Press release and images on Creating awareness and sharing knowledge from Dilmah
Dilmah Conservation will be launching a series of publications on Sri Lanka’s abundant biodiversity and heritage, with the aim of creating awareness, sharing knowledge and making available information on our country’s flora, fauna and the indigenous and nomad communities to the general public. These unique volumes will be launches at ‘Who Cares about Nature’, an event that will explore the role of business in serving community and environment and man in the natural ecosystem.
This non-profit initiative by Dilmah strives to offer contemporary data, imagery and a global perspective on the fragile biodiversity and noteworthy heritage of Sri Lanka in order to educate and encourage the public to conserve nature and empower the minority communities of the island.

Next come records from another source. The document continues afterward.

File: flow/constraint.sdc
current_design MEM_WB

set clk_period 1.0
set clk_io_pct 0.2

create_clock -name clk0 -period $clk_period [get_ports {clk}]

set non_clock_inputs [all_inputs -no_clocks]
set_input_delay [expr $clk_period * $clk_io_pct] -clock clk0 $non_clock_inputs
set_output_delay [expr $clk_period * $clk_io_pct] -clock clk0 [all_outputs]
File: flow/config.mk
export PLATFORM = sky130hd
export DESIGN_NAME = MEM_WB
export DESIGN_NICKNAME = MEM_WB
export VERILOG_FILES = /design/flow/design.v
export SDC_FILE = /design/flow/constraint.sdc
export NUM_CORES = 4
export LEC_CHECK = 1
export CORE_AREA = 10 10 219 219
export DIE_AREA = 0 0 229 229
File: flow/run.sh
#!/bin/bash
# OpenROAD 26Q1-2900-gdf79404cd8, Yosys 0.63+post, stock flow scripts
make -C /OpenROAD-flow-scripts/flow DESIGN_CONFIG=/design/flow/config.mk WORK_HOME=/design/flow/orfs finish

The eight publications to be released include Jaiva Vividhathwaye Sri Lankeeya Urumaya (Our Biological Heritage) – authored by a panel of scientists and compiled Professor Hiran Amasekara, Professor Devaka Weerakoon and Dr, Siril Wijesundara, Sri Lanka’s Forests: Nature at Your Service – by a collection of 10 scientist and edited by Asoka De Silva, A Pictorial Guide to Udawalawe National Park – edited by Professor Sarath Kotagama, Traditional Communities in Sri Lank: The Ahikuntaka- by Nuwan Gankanda, Indigenous Communities in Sri Lanka: The Veddahs – by Nuwan Gankanda, An introduction to Common Spiders of Sri Lanka – authored by Ranil. P. Nanayakkara, Recognising Deadly Venomous Snakes from Harmless Snakes of Sri Lanka – authored by L.J. Mendis Wickramasinghe and a Field guide on Pest Management Strategies as Alternatives to Methyl Bromide in Sri Lanka – by Dr. H.M.R.K. Ekanayake and Professor W.L. Sumathipala.

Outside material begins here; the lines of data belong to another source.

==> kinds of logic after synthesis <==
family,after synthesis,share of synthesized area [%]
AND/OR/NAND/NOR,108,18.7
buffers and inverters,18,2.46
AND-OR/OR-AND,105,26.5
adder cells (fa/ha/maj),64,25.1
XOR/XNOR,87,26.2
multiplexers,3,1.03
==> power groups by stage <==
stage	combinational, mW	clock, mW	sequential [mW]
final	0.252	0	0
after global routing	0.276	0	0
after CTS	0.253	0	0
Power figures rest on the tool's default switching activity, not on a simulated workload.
<file path="flow/design.v">
module preprocessor(
    input logic clk,
    input logic [7:0] byte_in,
    input logic bytes_done,
    input logic byte_valid,
    input logic reset,
    input logic chunk_processor_ready,
    output logic [511:0] chunk,
    output logic chunk_valid,
    output logic ready_for_bytes
);
enum {READY, SEND_CHUNK, SEND_LAST_CHUNK, SEND_OVERFLOW_CHUNK, SEND_PADDING} state;
assign ready_for_bytes = (state == READY);
assign chunk_valid = (state != READY);
logic [63:0] len;
logic [7:0] mod16;
always_comb begin
    mod16 = (len+1) & 8'hF;
end
always_ff @(posedge clk) begin
    if (reset) begin
        len <= 0;
        state <= READY;
        chunk <= 512'b0;
    end
    else case(state)
        READY: begin
            if (byte_valid) begin
                len <= len + 1;
                if (bytes_done) begin
                    if (mod16 == 0 || mod16 == 14 || mod16 == 15) begin
                        state <= SEND_OVERFLOW_CHUNK;
                        if (mod16 != 0) begin
                            chunk[32*mod16+:8] <= 8'b10000000;
                        end
                    end else begin
                        state <= SEND_LAST_CHUNK;
                        chunk[32*mod16+:8] <= 8'b10000000;
                        chunk[447+:64] <= len + 1;
                    end
                end else begin
                    if (mod16 == 0) begin
                        state <= SEND_CHUNK;
                    end
                end
            end
        end
        SEND_CHUNK: begin
            if (chunk_processor_ready) begin
                state <= READY;
            end
        end
        SEND_OVERFLOW_CHUNK: begin
            if (chunk_processor_ready) begin
                state <= SEND_PADDING;
            end
        end
        SEND_PADDING: begin
            if (chunk_processor_ready) begin
                state <= READY;
            end
        end
    endcase
end
endmodule
</file>
==> ./design.v <==
module calculate_temp1(
	input logic [31:0] e, f, g, h, ki, wi,
	output logic [31:0] temp1
);
reg [31:0] s1, ch, t1, t2, t3;
rightrotate #(.BITS(6))  r0 (.in(e), .out(t1));
rightrotate #(.BITS(11)) r1 (.in(e), .out(t2));
rightrotate #(.BITS(25)) r2 (.in(e), .out(t3));
always_comb begin
	s1 = t1 ^ t2 ^ t3;
	ch = (e & f) ^ (~e & g);
	temp1 = h + s1 + ch + ki + wi;
end
endmodule
module rightrotate
#(
	parameter WIDTH=32,
	parameter BITS=4
)
(
	input logic [WIDTH-1:0] in,
	output [WIDTH-1:0] out
);
assign out = (in >> BITS) | (in << (WIDTH-BITS));
endmodule
==> ./run.sh <==
#!/bin/bash
# OpenROAD 26Q1-2900-gdf79404cd8, Yosys 0.63+post, stock flow scripts
make -C /OpenROAD-flow-scripts/flow DESIGN_CONFIG=/design/flow/config.mk WORK_HOME=/design/flow/orfs finish
==> ./config.mk <==
export PLATFORM = sky130hd
export DESIGN_NAME = calculate_temp1
export DESIGN_NICKNAME = calculate_temp1
export VERILOG_FILES = /design/flow/design.v
export SDC_FILE = /design/flow/constraint.sdc
export NUM_CORES = 4
export LEC_CHECK = 1
export CORE_UTILIZATION = 50
==> ./constraint.sdc <==
current_design calculate_temp1

set clk_period 13.4
set clk_io_pct 0.2

create_clock -name clk0 -period $clk_period

set non_clock_inputs [all_inputs -no_clocks]
set_input_delay [expr $clk_period * $clk_io_pct] -clock clk0 $non_clock_inputs
set_output_delay [expr $clk_period * $clk_io_pct] -clock clk0 [all_outputs]
==> impl_metrics.ini <==
; synthesis and place-and-route metrics
[hold_path]
min_path_type = in -> out
hold_path_startpoint = f[0]
hold_end = temp1[0]
whs_path_depth = 4

[placement]
post-dp-hpwl_um = 14400
gp_congestion = 0.989
numPortBuffers = 224

[sta]
setup_violations = 0
worst_hold_slack_ns = 6.54
slew_headroom_pct = 60.3
finalSetupTns_ns = 0
rsz0062_at_grt = false
max_freq_mhz = 96.8
post-route-period-util_pct = 77.1
slew_violations = 0
hold_viol = 0
tightest_slew_ns = 0.590
final.min_clock_period_ns = 10.33

[synthesis]
synth_area_mm2 = 0.00535
yosysWarnings = 1
simple_gate_area_share_pct = 6.08
synth-xor-area-share_pct = 16.4
ys_area_mm2 = 0.00535
yosys.area.top_type = fa_1
top_area_share_pct = 34.4
most_common_cell = inv_1
common_cells = 242 x inv_1, 92 x fa_1, 83 x xnor2_1
synth_area_per_cell_um2 = 7.85
synth_cell_types = 42
logic_family = adder cells
synth_seq_share_pct = 0
mux_area_share_pct = 6.10
ys_cells = 682
synthAoiAreaFrac_pct = 10.4
synthAdderAreaFrac_pct = 41.9
topCellsByArea = fa_1 34%, inv_1 17%, xnor2_1 14%
syn_inst = 682

[layout]
regArea_um2 = 0
drive_gt1_share_pct = 1.49
area_growth_pct = 42.8
final_core_util_pct = 73.7
flops = 0
clock_buffers = 0

[routing]
via_count = 4886
routed_wl_um = 15500
viasPerCell = 4.84
detail-route-antenna-nets = 0
dr.pass1.iters = 4
wire_per_inst_um = 15.3
antennaDiodeCount = 0
drc_errors = 0
dr.first_iter.drc_count = 162

[global_routing]
grt_start_max_net_pins = 9
grt_usage_pct = 30.8
grt_pass1_vias = 5169
grt-ovfl-total = 0
grt_pass1_wl_um = 24900
antenna_found_initial = 0

[floorplan]
placeableCoreArea_mm2 = 0.0104
die_w_um = 105
num_rows = 37
num_io_pins = 224
die_y_um = 105
dieArea_mm2 = 0.0111
fp_util_pct = 51.6

[power_and_ir_drop]
seqPwrFrac_pct = 0
p_sw_w = 0.000678
power_frac_clock_pct = 0
combPwrFrac_pct = 100.0
p_per_area_mw_per_mm2 = 191
swShare_pct = 46.5
ir_drop_v = 0.000255
leakage_nw = 3.85
p_int_w = 0.000780

[worst_setup_path]
crit_fanout = 3
worstSetupPathType = in -> out
cpPeakStageDelay_ns = 0.52
crit_required_ns = 10.72
worst_ep_arrival_time_ns = 7.65
start_kind = primary input
cpMaxStageDelayCell = fa_1
cp_cell_sequence = clkdlybuf4s50_1 -> inv_1 -> fa_1 -> fa_1 -> fa_1 -> inv_1 -> ha_1 -> inv_1 -> fa_1 -> nand2b_1 -> a21oi_2 -> o2111ai_2 -> a2111o_1 -> a31oi_1 -> a21oi_1 -> xnor2_1 -> clkdlybuf4s50_1
endpoint_kind = primary output
path_common_cell = fa_1

[status]
status = complete, no violations

[cts]
cts_setup_buffers = 0
cts-hold-fix-buffers = 0
post_cts_resized = 0

[job]
drv_cap = 0
openroad.warnings = 33
[how the worst max path moves through the flow]
| stage | startpoint | endpoint | slack, ns | cells after the start |
|---|---|---|---|---|
| CTS | h[2] | temp1[31] | 3.09 | 16 |
| global route | h[1] | temp1[31] | 2.76 | 17 |
| finish | h[1] | temp1[31] | 3.07 | 17 |
[per-layer routing]
metal  vias to the layer above  GRT usage [%]  share of wire [%]
li1                       2380              -                  -
met5                         -              0                  0
met4                         0           2.31               0.93
met3                        10           9.91                 11
met2                       233           50.8                 48
met1                      2263           43.0                 41
[power by group through the flow]
stage	logic [W]	clock network [W]	registers, W
4_1_cts	0.00146	0	0
5_1_grt	0.00162	0	0
6_report	0.00146	0	0
[layout make-up]
cell class	instances	area (um^2)
well taps	136	170
multi-input cells	408	4330
inverters	242	908
fillers	709	2720
repair buffers	224	2240
[metrics by stage]
step | instances | instance area (um^2) | worst slack (ns) | total power (W)
global placement | 1010 | 7650 | 3.14 | 0.00145
finish | 1010 | 7650 | 3.07 | 0.00146
floorplan | 682 | 5350 | 4.53 | 0.000787
detailed placement | 1010 | 7650 | 3.11 | 0.00145
global route | 1010 | 7650 | 2.76 | 0.00162
CTS | 1010 | 7650 | 3.09 | 0.00146
[critical path: cells and delay by family]
| family | cells | cell delay, ns |
|---|---|---|
| adder cells (fa/ha/maj) | 5 | 2.07 |
| AND/OR/NAND/NOR | 1 | 0.19 |
| AND-OR/OR-AND | 5 | 1.35 |
| buffers and inverters | 5 | 1.13 |
| XOR/XNOR | 1 | 0.23 |
[cells by family after synthesis]
family / after synthesis
and+or+nand+nor: 68
AOI/OAI and AO/OA: 84
muxes: 32
buffers and inverters: 274
adders and majority gates: 124
xor gates and xnor gates: 100
[cells in the final DEF, fill, tap and decap left out, types with 5 or more instances in the layout]
master,Yosys,layout
a21o_1,10,10
a21oi_1,32,32
a31oi_1,6,6
clkdlybuf4s50_1,0,224
fa_1,92,92
ha_1,32,32
inv_1,242,242
mux2_2,5,5
mux2i_1,27,27
nand2_1,27,27
nor2_1,16,16
o21ai_0,11,11
xnor2_1,83,83
xor2_1,17,17
Power is estimated from default activity; no workload was simulated.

Jaiva Vividhathwaye Sri Lankeeya Urumaya (Our Biological Heritage) brings to life diverse biological landscape of Sri Lanka and its abundant beauty and uniqueness. Dilmah Conservation sponsors the publication of Sri Lanka’s Forests: Nature at Your Service due to its significant contribution to identifying, raining awareness and understanding of the value of Sri Lanka’s array of forests. As the title suggests, A Pictorial Guide to Udawalawe National Park depicts this vast elephant sanctuary through vivid imagery, informative illustrations and colourful representations of its flora and fauna.
The publication, Indigenous Communities in Sri Lanka: The Veddahs chronicles in detail the lives of the coastal Veddahs of the country. For years given very little recognition, the coastal Veddahs had integrated overtime with the mainstream communities in the East and was leading obscure lives with little recognition of their true identities. “The publication and the studies are thus very timely,” says Professor Sarath Kotagama, former Director of Wildlife Conservation and presently the Professor of Environmental Science, Bird Ecology and Behaviour, Conservation Biology and Ecotourism at the University of Colombo in his Foreword to the publication. Traditional Communities in Sri Lanka: The Ahikuntaka documents the lives and livelihood methods of the Ahikuntaka, their caste system, religious beliefs, court system and traditional medication methods. The publication is based on the scientific studies of Professor Ranjith Bandara also includes several case studies following the community’s way of life.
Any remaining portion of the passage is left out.